Concepts
Core ideas behind the Liforma platform.
The mental model
Experience
↓
Session Manifest
↓
SDK You configure an Experience. Each launch receives a Session Manifest. The SDK runs the session.
You integrate at the Experience level — not at tokens, HTTP routes, or player endpoints.
Experience
An Experience is your reusable product configuration, identified by exp_…. It
defines who appears, how they behave, and what they can do.
- Characters — who appears (agent + avatar + voice)

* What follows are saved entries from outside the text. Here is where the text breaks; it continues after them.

===== src/rtl/rnbip_pkg.sv =====
// Shared types and constants for the fetch stage: state encoding, widths,
// the NOP opcode and the opcode length-field decode.
package rnbip_pkg;

   localparam int unsigned DATA_W  = 8;
   localparam int unsigned ADDR_W  = 8;
   localparam int unsigned LEN_W   = 2;
   localparam int unsigned LEN_MSB = 7;
   localparam int unsigned LEN_LSB = 6;

   localparam logic [DATA_W-1:0] NOP_OP = 8'h00;

   localparam logic [LEN_W-1:0] LEN_0 = 2'd0;
   localparam logic [LEN_W-1:0] LEN_1 = 2'd1;
   localparam logic [LEN_W-1:0] LEN_2 = 2'd2;
   localparam logic [LEN_W-1:0] LEN_3 = 2'd3;

   typedef enum logic [2:0] {
      ST_IDLE  = 3'd0,
      ST_F_OP  = 3'd1,
      ST_F_OR1 = 3'd2,
      ST_F_OR2 = 3'd3,
      ST_DONE  = 3'd4
   } fetch_state_t;

   // Length field opcode[7:6]: 00 -> 1 byte, 01 -> 2 bytes, 1x -> 3 bytes.
   function automatic logic [LEN_W-1:0] instr_len(input logic [LEN_MSB-LEN_LSB:0] len_field);
      logic [LEN_W-1:0] len;
      case (len_field)
         2'b00:   len = LEN_1;
         2'b01:   len = LEN_2;
         default: len = LEN_3;
      endcase
      return len;
   endfunction

endpackage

- World — rules and context for the session
- Location — where the scene takes place
- State — structured facts that update during the session
- Tools — controlled capabilities the character can invoke
Session
A Session is one live runtime instance — one user opening your experience, one conversation, one playthrough. Sessions are short-lived and scoped.
Session Manifest
When a session starts, the API returns a Session Manifest: JSON that tells the SDK how to run this launch — characters, transport, assets, integration rules, and a session token.
Most developers never inspect the manifest. The SDK consumes it automatically. See Session Manifests.
Character
A Character is an entity inside an experience — the combination of conversational agent, visual avatar, and voice. A simple tutor has one character; richer experiences can have several.
Transport
Transport is how the SDK connects to the Liforma runtime. It is declared in the manifest and hidden from integrators. You never configure HTTP routes, WebSockets, or LiveKit rooms.
Public vs authenticated
| Mode | When | Backend required? |
|---|---|---|
| Public experience | Embeds on allowlisted origins | No |
| Authenticated experience | Private apps, per-user sessions, API-key billing | Yes — your server mints the manifest |
Tool
A Tool is a controlled external capability — look up a score, advance a quest, fetch account data. Tools are declared on the experience and invoked by the character. Your app observes results via events and state updates, not by calling tool HTTP endpoints directly.
Event
Events are the SDK's way of reporting what happened — new messages, mode changes (listening /
speaking), state updates, and character lifecycle. Subscribe with experience.on(…).
See Listen to Events.
IDs are public
Experience IDs (exp_…) are public identifiers, like YouTube video IDs. Security
comes from origin allowlists, session tokens, quotas, and API keys — not ID secrecy.